**Task details**
Each line below from the one containing "mux2_1: 47 / 529" through the one containing "nor3_2: 3 / 30.0" should be output exactly as it stands, and no other line should appear.

**Exercise materials**
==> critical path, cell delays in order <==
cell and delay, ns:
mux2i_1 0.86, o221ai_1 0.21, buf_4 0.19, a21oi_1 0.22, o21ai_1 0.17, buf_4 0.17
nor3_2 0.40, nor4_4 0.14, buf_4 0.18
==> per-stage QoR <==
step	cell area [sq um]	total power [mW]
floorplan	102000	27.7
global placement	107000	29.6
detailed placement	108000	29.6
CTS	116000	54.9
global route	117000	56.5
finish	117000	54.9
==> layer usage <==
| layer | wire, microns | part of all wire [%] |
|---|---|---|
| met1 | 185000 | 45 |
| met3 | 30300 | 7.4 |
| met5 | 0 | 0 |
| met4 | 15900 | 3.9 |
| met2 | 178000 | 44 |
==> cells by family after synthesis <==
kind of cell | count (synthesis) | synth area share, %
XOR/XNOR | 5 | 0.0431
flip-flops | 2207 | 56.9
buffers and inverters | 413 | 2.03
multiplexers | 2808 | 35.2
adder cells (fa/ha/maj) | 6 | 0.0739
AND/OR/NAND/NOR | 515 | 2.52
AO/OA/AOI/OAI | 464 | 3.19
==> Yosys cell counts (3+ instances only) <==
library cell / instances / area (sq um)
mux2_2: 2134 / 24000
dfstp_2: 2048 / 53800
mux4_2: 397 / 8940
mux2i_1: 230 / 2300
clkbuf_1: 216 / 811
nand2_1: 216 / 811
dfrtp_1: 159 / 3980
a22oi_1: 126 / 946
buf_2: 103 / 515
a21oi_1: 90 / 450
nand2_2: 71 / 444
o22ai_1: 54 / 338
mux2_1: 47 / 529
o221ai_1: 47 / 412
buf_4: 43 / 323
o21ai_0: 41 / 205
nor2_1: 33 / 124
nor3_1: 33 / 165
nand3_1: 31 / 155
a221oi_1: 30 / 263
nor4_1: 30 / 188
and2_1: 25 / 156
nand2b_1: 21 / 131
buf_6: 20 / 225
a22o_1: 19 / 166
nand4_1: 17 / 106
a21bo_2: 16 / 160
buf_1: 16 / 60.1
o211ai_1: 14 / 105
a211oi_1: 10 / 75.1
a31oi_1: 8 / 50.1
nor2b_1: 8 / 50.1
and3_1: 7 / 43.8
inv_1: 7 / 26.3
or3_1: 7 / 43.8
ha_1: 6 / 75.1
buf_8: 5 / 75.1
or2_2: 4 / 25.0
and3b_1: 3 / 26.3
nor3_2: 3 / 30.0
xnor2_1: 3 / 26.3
===== src/rtl/fgen_pkg.sv =====
package fgen_pkg;

    localparam int SEL_W = 4;
    localparam int DEPTH = 1 << SEL_W;

    typedef enum logic [1:0] {
        FG_LUT   = 2'd0,
        FG_RAM   = 2'd1,
        FG_SHIFT = 2'd2,
        FG_RSVD  = 2'd3
    } fg_mode_e;

    // Decoded update operation for one clock edge
    typedef struct packed {
        logic load;
        logic wr;
        logic sh;
    } fg_op_s;

    function automatic fg_op_s fg_decode(input logic [1:0] mode,
                                         input logic       we,
                                         input logic       load);
        fg_op_s op;
        op.load = load;
        op.wr   = !load && (fg_mode_e'(mode) == FG_RAM)   && we;
        op.sh   = !load && (fg_mode_e'(mode) == FG_SHIFT) && we;
        return op;
    endfunction

endpackage
`src/rtl/page_xlate_pkg.sv`:
```
package page_xlate_pkg;
    localparam int LA_W        = 32;
    localparam int OFF_W       = 9;
    localparam int SEL_W       = LA_W - OFF_W;
    localparam int WORD_W      = 32;
    localparam int FRAME_W     = WORD_W;
    localparam int PA_W        = FRAME_W + OFF_W;
    localparam int ENTRY_BYTES = 8;
    localparam int IDX_SH      = $clog2(ENTRY_BYTES);
    localparam int WORD_SH     = $clog2(WORD_W / 8);
    localparam int VALID_BIT   = 0;

    typedef enum logic [1:0] {
        ST_IDLE     = 2'd0,
        ST_FETCH_LO = 2'd1,
        ST_FETCH_HI = 2'd2,
        ST_RESPOND  = 2'd3
    } xl_state_t;
endpackage

```
`src/rtl/pxl_base_reg.sv`:
```
module pxl_base_reg
    import page_xlate_pkg::*;
(
    input  logic            clk,
    input  logic            rst_n,
    input  logic            wr_en,
    input  logic [PA_W-1:0] wr_data,
    input  logic            busy,
    output logic [PA_W-1:0] base_q
);
    always_ff @(posedge clk) begin
        if (!rst_n) begin
            base_q <= '0;
        end else if (wr_en && !busy) begin
            base_q <= {wr_data[PA_W-1:IDX_SH], {IDX_SH{1'b0}}};
        end
    end

    // base frozen while a walk is in flight
    p_base_frozen_r7: assert property (@(posedge clk) disable iff (!rst_n)
        busy |=> $stable(base_q));
endmodule

```
`src/rtl/pxl_fsm.sv`:
```
module pxl_fsm
    import page_xlate_pkg::*;
(
    input  logic      clk,
    input  logic      rst_n,
    input  logic      req_valid,
    input  logic      mem_req_ready,
    input  logic      mem_rvalid,
    input  logic      rsp_ready,
    output xl_state_t state,
    output logic      req_ready,
    output logic      mem_req_valid,
    output logic      cap_req,
    output logic      cap_lo,
    output logic      cap_hi,
    output logic      rsp_valid,
    output logic      busy
);
    xl_state_t state_d;
    logic      issued_q, issued_d;

    always_ff @(posedge clk) begin
        if (!rst_n) begin
            state    <= ST_IDLE;
            issued_q <= 1'b0;
        end else begin
            state    <= state_d;
            issued_q <= issued_d;
        end
    end

    always_comb begin
        state_d       = state;
        issued_d      = issued_q;
        req_ready     = 1'b0;
        mem_req_valid = 1'b0;
        cap_req       = 1'b0;
        cap_lo        = 1'b0;
        cap_hi        = 1'b0;
        rsp_valid     = 1'b0;
        unique case (state)
            ST_IDLE: begin
                req_ready = 1'b1;
                if (req_valid) begin
                    cap_req = 1'b1;
                    state_d = ST_FETCH_LO;
                end
            end
            ST_FETCH_LO: begin
                mem_req_valid = !issued_q;
                if (!issued_q && mem_req_ready) issued_d = 1'b1;
                if (issued_q && mem_rvalid) begin
                    cap_lo   = 1'b1;
                    issued_d = 1'b0;
                    state_d  = ST_FETCH_HI;
                end
            end
            ST_FETCH_HI: begin
                mem_req_valid = !issued_q;
                if (!issued_q && mem_req_ready) issued_d = 1'b1;
                if (issued_q && mem_rvalid) begin
                    cap_hi   = 1'b1;
                    issued_d = 1'b0;
                    state_d  = ST_RESPOND;
                end
            end
            ST_RESPOND: begin
                rsp_valid = 1'b1;
                if (rsp_ready) state_d = ST_IDLE;
            end
            default: state_d = ST_IDLE;
        endcase
        busy = (state != ST_IDLE);
    end

    // read request held until accepted
    p_mem_hold_r9: assert property (@(posedge clk) disable iff (!rst_n)
        (mem_req_valid && !mem_req_ready) |=> mem_req_valid);
    // response held until taken
    p_rsp_hold_r8: assert property (@(posedge clk) disable iff (!rst_n)
        (rsp_valid && !rsp_ready) |=> rsp_valid);
    // after the low beat captures, the next state fetches the high word
    p_lo_then_hi_r3: assert property (@(posedge clk) disable iff (!rst_n)
        cap_lo |=> (state == ST_FETCH_HI));
endmodule

```
`src/rtl/pxl_datapath.sv`:
```
module pxl_datapath
    import page_xlate_pkg::*;
(
    input  logic              clk,
    input  logic              rst_n,
    input  xl_state_t         state,
    input  logic [PA_W-1:0]   base_q,
    input  logic              cap_req,
    input  logic              cap_lo,
    input  logic              cap_hi,
    input  logic [LA_W-1:0]   req_laddr,
    input  logic [WORD_W-1:0] mem_rdata,
    input  logic              mem_req_valid,
    input  logic              rsp_valid,
    output logic [PA_W-1:0]   mem_addr,
    output logic [PA_W-1:0]   rsp_paddr,
    output logic              rsp_fault,
    output logic [WORD_W-1:0] rsp_ctrl
);
    logic [LA_W-1:0]   laddr_q;
    logic [WORD_W-1:0] ctrl_q;
    logic [FRAME_W-1:0] frame_q;
    logic [SEL_W-1:0]  sel;
    logic [PA_W-1:0]   entry_addr;
    logic              hi_phase;

    always_ff @(posedge clk) begin
        if (!rst_n) begin
            laddr_q <= '0;
            ctrl_q  <= '0;
            frame_q <= '0;
        end else begin
            if (cap_req) laddr_q <= req_laddr;
            if (cap_lo)  ctrl_q  <= mem_rdata;
            if (cap_hi)  frame_q <= mem_rdata;
        end
    end

    always_comb begin
        sel        = laddr_q[LA_W-1:OFF_W];
        hi_phase   = (state == ST_FETCH_HI);
        entry_addr = base_q + (PA_W'(sel) << IDX_SH);
        mem_addr   = entry_addr | (hi_phase ? PA_W'(1 << WORD_SH) : '0);
        rsp_fault  = !ctrl_q[VALID_BIT];
        rsp_ctrl   = ctrl_q;
        rsp_paddr  = rsp_fault ? '0 : {frame_q, laddr_q[OFF_W-1:0]};
    end

    // read addresses are word aligned and the half is picked by the phase
    p_word_aligned_r2: assert property (@(posedge clk) disable iff (!rst_n)
        mem_req_valid |-> (mem_addr[WORD_SH-1:0] == '0 && mem_addr[WORD_SH] == hi_phase));
    // result stable while waiting for the consumer
    p_rsp_stable_r8: assert property (@(posedge clk) disable iff (!rst_n)
        (rsp_valid && $past(rsp_valid)) |-> ($stable(rsp_paddr) && $stable(rsp_ctrl)));
endmodule

```
`src/rtl/page_xlate.sv`:
```
module page_xlate
    import page_xlate_pkg::*;
(
    input  logic              clk,
    input  logic              rst_n,
    input  logic              base_wr_en,
    input  logic [PA_W-1:0]   base_wr_data,
    input  logic              req_valid,
    output logic              req_ready,
    input  logic [LA_W-1:0]   req_laddr,
    output logic              mem_req_valid,
    input  logic              mem_req_ready,
    output logic [PA_W-1:0]   mem_addr,
    input  logic              mem_rvalid,
    input  logic [WORD_W-1:0] mem_rdata,
    output logic              rsp_valid,
    input  logic              rsp_ready,
    output logic [PA_W-1:0]   rsp_paddr,
    output logic              rsp_fault,
    output logic [WORD_W-1:0] rsp_ctrl
);
    xl_state_t       state;
    logic            busy, cap_req, cap_lo, cap_hi;
    logic [PA_W-1:0] base_q;

    pxl_base_reg u_base (
        .clk(clk), .rst_n(rst_n), .wr_en(base_wr_en), .wr_data(base_wr_data),
        .busy(busy), .base_q(base_q)
    );

    pxl_fsm u_fsm (
        .clk(clk), .rst_n(rst_n), .req_valid(req_valid), .mem_req_ready(mem_req_ready),
        .mem_rvalid(mem_rvalid), .rsp_ready(rsp_ready), .state(state),
        .req_ready(req_ready), .mem_req_valid(mem_req_valid), .cap_req(cap_req),
        .cap_lo(cap_lo), .cap_hi(cap_hi), .rsp_valid(rsp_valid), .busy(busy)
    );

    pxl_datapath u_dp (
        .clk(clk), .rst_n(rst_n), .state(state), .base_q(base_q), .cap_req(cap_req),
        .cap_lo(cap_lo), .cap_hi(cap_hi), .req_laddr(req_laddr), .mem_rdata(mem_rdata),
        .mem_req_valid(mem_req_valid), .rsp_valid(rsp_valid), .mem_addr(mem_addr),
        .rsp_paddr(rsp_paddr), .rsp_fault(rsp_fault), .rsp_ctrl(rsp_ctrl)
    );

    // no new request accepted while a result is pending
    p_no_accept_busy_r8: assert property (@(posedge clk) disable iff (!rst_n)
        rsp_valid |-> !req_ready);
    // a fault never carries an address
    p_fault_zero_r5: assert property (@(posedge clk) disable iff (!rst_n)
        (rsp_valid && rsp_fault) |-> (rsp_paddr == '0));
endmodule

```
**config.mk**
```make
export PLATFORM = sky130hd
export DESIGN_NAME = fault_time_injector
export DESIGN_NICKNAME = d
export VERILOG_FILES = /design/src/rtl/fti_pkg.sv /design/src/rtl/fti_cfg.sv /design/src/rtl/fti_timer.sv /design/src/rtl/fti_lane.sv /design/src/rtl/fault_time_injector.sv
export SDC_FILE = /design/constraint.sdc
export NUM_CORES = 1
export LEC_CHECK = 0
export CORE_AREA = 2 2 209 211
export DETAILED_ROUTE_END_ITERATION = 16
export DIE_AREA = 0 0 211 213
export GPL_ROUTABILITY_DRIVEN = 0
export PLACE_DENSITY = 0.7
export SETUP_SLACK_MARGIN = 0.3
export SKIP_LAST_GASP = 1
export SLEW_MARGIN = 5
export SYNTH_ARGS = -nofsm -noshare
export SYNTH_HDL_FRONTEND = slang
export SYNTH_SLANG_ARGS = --single-unit
```
**constraint.sdc**
```tcl
create_clock -name clk -period 11.6 [get_ports clk]
set_input_delay 2.32 -clock clk [delete_from_list [all_inputs] [get_ports clk]]
set_output_delay 2.32 -clock clk [all_outputs]
set_load 0.01 [all_outputs]
```
**src/rtl/fti_pkg.sv**
```systemverilog
package fti_pkg;

   typedef enum logic [1:0] {
      FK_NONE = 2'b00,
      FK_FLIP = 2'b01,
      FK_ZERO = 2'b10,
      FK_ONE  = 2'b11
   } fault_kind_e;

   localparam int unsigned KIND_BITS = 2;

   function automatic logic fault_bit(input logic d, input fault_kind_e k);
      logic r;
      case (k)
         FK_FLIP: r = ~d;
         FK_ZERO: r = 1'b0;
         FK_ONE:  r = 1'b1;
         default: r = d;
      endcase
      return r;
   endfunction

endpackage

```
**src/rtl/fti_cfg.sv**
```systemverilog
module fti_cfg #(
   parameter int unsigned STATE_W = 128,
   parameter int unsigned CNT_W   = 16,
   parameter int unsigned LEN_W   = 8,
   localparam int unsigned KIND_W = STATE_W * fti_pkg::KIND_BITS
) (
   input  logic               clk,
   input  logic               rst_n,
   input  logic               arm_i,
   input  logic [KIND_W-1:0]  kind_i,
   input  logic [CNT_W-1:0]   time_i,
   input  logic [LEN_W-1:0]   len_i,
   output logic [KIND_W-1:0]  kind_q,
   output logic [CNT_W-1:0]   time_q,
   output logic [CNT_W:0]     last_q
);
   localparam int unsigned CW1 = CNT_W + 1;

   logic [LEN_W-1:0] len_eff;
   logic [CNT_W:0]   last_d;

   // A zero length is taken as one cycle.
   assign len_eff = (len_i == '0) ? LEN_W'(1) : len_i;
   // The final window count is precomputed, so the timer only tests equality.
   assign last_d  = {1'b0, time_i} + CW1'(len_eff) - CW1'(1);

   always_ff @(posedge clk) begin
      if (!rst_n) begin
         kind_q <= '0;
         time_q <= '0;
         last_q <= '0;
      end else if (arm_i) begin
         kind_q <= kind_i;
         time_q <= time_i;
         last_q <= last_d;
      end
   end
endmodule

```
**src/rtl/fti_timer.sv**
```systemverilog
module fti_timer #(
   parameter int unsigned CNT_W = 16
) (
   input  logic           clk,
   input  logic           rst_n,
   input  logic           arm_i,
   input  logic           sync_i,
   input  logic [CNT_W-1:0] time_q,
   input  logic [CNT_W:0] last_q,
   output logic           armed_o,
   output logic           done_o,
   output logic           inj_o
);
   logic [CNT_W:0] cnt_q, cnt_n;
   logic           run_q, run_n;
   logic           armed_q, armed_n;
   logic           done_q, done_n;
   logic           inj_q, inj_n;

   always_comb begin
      armed_n = armed_q;
      done_n  = done_q;
      run_n   = run_q;
      cnt_n   = cnt_q;
      if (arm_i) begin
         armed_n = 1'b1;
         done_n  = 1'b0;
         run_n   = 1'b0;
         cnt_n   = '0;
      end else if (armed_q) begin
         if (sync_i) begin
            run_n = 1'b1;
            cnt_n = '0;
         end else if (inj_q && (cnt_q == last_q)) begin
            armed_n = 1'b0;
            done_n  = 1'b1;
            run_n   = 1'b0;
         end else if (run_q && (cnt_q != '1)) begin
            cnt_n = cnt_q + 1'b1;
         end
      end
      // The enable is registered from the next count, so the state path
      // sees only a flop output as its select.
      inj_n = armed_n && run_n &&
              (cnt_n >= {1'b0, time_q}) && (cnt_n <= last_q);
   end

   always_ff @(posedge clk) begin
      if (!rst_n) begin
         cnt_q   <= '0;
         run_q   <= 1'b0;
         armed_q <= 1'b0;
         done_q  <= 1'b0;
         inj_q   <= 1'b0;
      end else begin
         cnt_q   <= cnt_n;
         run_q   <= run_n;
         armed_q <= armed_n;
         done_q  <= done_n;
         inj_q   <= inj_n;
      end
   end

   assign armed_o = armed_q;
   assign done_o  = done_q;
   assign inj_o   = inj_q;
endmodule

```
**src/rtl/fti_lane.sv**
```systemverilog
module fti_lane #(
   parameter int unsigned STATE_W = 128,
   localparam int unsigned KIND_W = STATE_W * fti_pkg::KIND_BITS
) (
   input  logic               inj_i,
   input  logic [KIND_W-1:0]  kind_i,
   input  logic [STATE_W-1:0] state_i,
   output logic [STATE_W-1:0] state_o
);
   import fti_pkg::*;

   for (genvar b = 0; b < STATE_W; b++) begin : g_bit
      fault_kind_e code;
      assign code = fault_kind_e'(kind_i[KIND_BITS*b +: KIND_BITS]);
      assign state_o[b] = inj_i ? fault_bit(state_i[b], code) : state_i[b];
   end
endmodule

```
**src/rtl/fault_time_injector.sv**
```systemverilog
module fault_time_injector #(
   parameter int unsigned STATE_W = 128,
   parameter int unsigned CNT_W   = 16,
   parameter int unsigned LEN_W   = 8,
   localparam int unsigned KIND_W = STATE_W * fti_pkg::KIND_BITS
) (
   input  logic               clk,
   input  logic               rst_n,
   input  logic               arm_i,
   input  logic [KIND_W-1:0]  cfg_kind_i,
   input  logic [CNT_W-1:0]   cfg_time_i,
   input  logic [LEN_W-1:0]   cfg_len_i,
   input  logic               sync_i,
   input  logic [STATE_W-1:0] state_i,
   output logic [STATE_W-1:0] state_o,
   output logic               armed_o,
   output logic               done_o
);
   if (STATE_W < 1) begin : g_bad_state
      $error("STATE_W must be at least 1");
   end
   if (LEN_W < 1 || LEN_W > CNT_W) begin : g_bad_len
      $error("LEN_W must be in 1..CNT_W so that the window end fits the counter");
   end

   logic [KIND_W-1:0] kind_q;
   logic [CNT_W-1:0]  time_q;
   logic [CNT_W:0]    last_q;
   logic              inj_w;

   fti_cfg #(.STATE_W(STATE_W), .CNT_W(CNT_W), .LEN_W(LEN_W)) u_cfg (
      .clk    (clk),
      .rst_n  (rst_n),
      .arm_i  (arm_i),
      .kind_i (cfg_kind_i),
      .time_i (cfg_time_i),
      .len_i  (cfg_len_i),
      .kind_q (kind_q),
      .time_q (time_q),
      .last_q (last_q)
   );

   fti_timer #(.CNT_W(CNT_W)) u_timer (
      .clk     (clk),
      .rst_n   (rst_n),
      .arm_i   (arm_i),
      .sync_i  (sync_i),
      .time_q  (time_q),
      .last_q  (last_q),
      .armed_o (armed_o),
      .done_o  (done_o),
      .inj_o   (inj_w)
   );

   fti_lane #(.STATE_W(STATE_W)) u_lane (
      .inj_i   (inj_w),
      .kind_i  (kind_q),
      .state_i (state_i),
      .state_o (state_o)
   );
endmodule

```
==> results.ini <==
[synthesis]
yosys-top-cells-count=dfxtp_1 (310), mux2i_1 (279), nor2b_1 (279), o21ai_0 (151), nand2b_1 (135)
yosys-top-cells-area=dfxtp_1 (37%), mux2i_1 (16%), nor2b_1 (10%), a32o_1 (7.6%), nand2b_1 (5.0%)
syn_inst=1801
synth-adder-area-share=0.0440
synth.cell_area_um2=16900
syn_area_per_cell_um2=9.41
yosys_register_bits=310
synth_top_area_share=0.366
synth_top_family_by_area=simple AND/OR/NAND/NOR gates
yosysMostFrequentCell=dfxtp_1
ys_warn_count=0
syn_nets=2272
synth_cell_type_count=59
synth.largest_area_cell=dfxtp_1
synth_ff_type=dfxtp_1
async_reset_ff_frac=0
synth-simple-area-share=0.191
synth-compound-area-share=0.169
yosysSeqAreaShare=0.366
synth-edff-count=0
synth_xor_area_frac=0.0185
synthMuxAreaShare=0.165

[critical_path]
cp.arrival_ps=3690
crit_path_start_kind=input pin
r2r_end=u_timer.inj_o$_SDFF_PN0_
worst_r2r_path_depth=17
cp-end-kind=output pin
r2r_slack_ps=6540
worstPathMaxFanout=2
crit_required_ps=9280
setup.worst_path.class=in -> out
crit-reg2reg-launch=u_timer.cnt_q[4]$_SDFF_PN0_

[sta]
rsz0062_at_grt=false
worst_pin_slew_ps=1170
slew_headroom=0.219
skew_ps=8.85
hold_viol_final=0
finalCriticalPeriod_ps=6010
setup_viol=0
drv_slew=0
max_freq_ghz=0.166
fin_setup_tns_ps=0
finalCritPeriodShare=0.518

[routing]
drtPass1Iterations=7
wl_met2_um=26400
ant_nets=0
met1_length_um=21900
vias=15100
initialDrtViolationCount=683
vias_per_cell=5.26
drt-total-wl_um=55100
wl_per_cell_um=19.2
drc=0
routed.top_layer=met5
met3WireLength_um=4740

[global_route]
grt_pass1_wl_um=81700
grt_pass1_vias=15000
grt_use_total=0.232
grt_max_degree=118
overflow=0
antenna_found_initial=18

[power]
power_frac_clock=0.419
vdd_ir_drop_max_v=0.0000923
p_sw_frac=0.250
power.internal_mw=2.20
power.leakage_nw=9.65
power.density_nw_per_um2=123
p_comb_frac=0.180
seq_power_share=0.400
switchingPower_uw=734

[cts]
holdBufCountCts=0
clock-sinks=310
cts-buffers-inserted=39
cts_root_buf=clkbuf_16
cts_resized=0
cts_max_level=2
clkTransAtPathRegs_ps=60
clock_latency_ps=540
cts_buffer_depth=3
cts_setup_buffers=0
cts_tree=yes

[worst_hold_path]
whs_path_depth=1
hold_class=reg -> reg
hold_path_end=u_timer.done_o$_SDFFE_PP0P_
worstHoldStart=u_timer.done_o$_SDFFE_PP0P_

[cells_and_area]
area_delta_synth_final_pct=41.5
num-nets-final=2757
fillCellCount=3845
final_util=0.561
layout-drive-gt1-share=0.0389

[floorplan]
design.core.area_um2=42700
initial_utilization=0.397
die-width_um=211
die-area_um2=44900
io_pins=542
dieHeight_um=213
num_rows=76

[placement]
io_buffers=541
dpl.hpwl_um=41100

[status]
status=completed

[job]
drv_cap=0

## kinds of logic after synthesis
| family | after synthesis |
|---|---|
| buffers and inverters | 189 |
| xor gates and xnor gates | 35 |
| muxes | 279 |
| AOI/OAI and AO/OA | 381 |
| adders and majority gates | 59 |
| and+or+nand+nor | 548 |
| DFF | 310 |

**Exercise response**
mux2_1: 47 / 529
o221ai_1: 47 / 412
buf_4: 43 / 323
o21ai_0: 41 / 205
nor2_1: 33 / 124
nor3_1: 33 / 165
nand3_1: 31 / 155
a221oi_1: 30 / 263
nor4_1: 30 / 188
and2_1: 25 / 156
nand2b_1: 21 / 131
buf_6: 20 / 225
a22o_1: 19 / 166
nand4_1: 17 / 106
a21bo_2: 16 / 160
buf_1: 16 / 60.1
o211ai_1: 14 / 105
a211oi_1: 10 / 75.1
a31oi_1: 8 / 50.1
nor2b_1: 8 / 50.1
and3_1: 7 / 43.8
inv_1: 7 / 26.3
or3_1: 7 / 43.8
ha_1: 6 / 75.1
buf_8: 5 / 75.1
or2_2: 4 / 25.0
and3b_1: 3 / 26.3
nor3_2: 3 / 30.0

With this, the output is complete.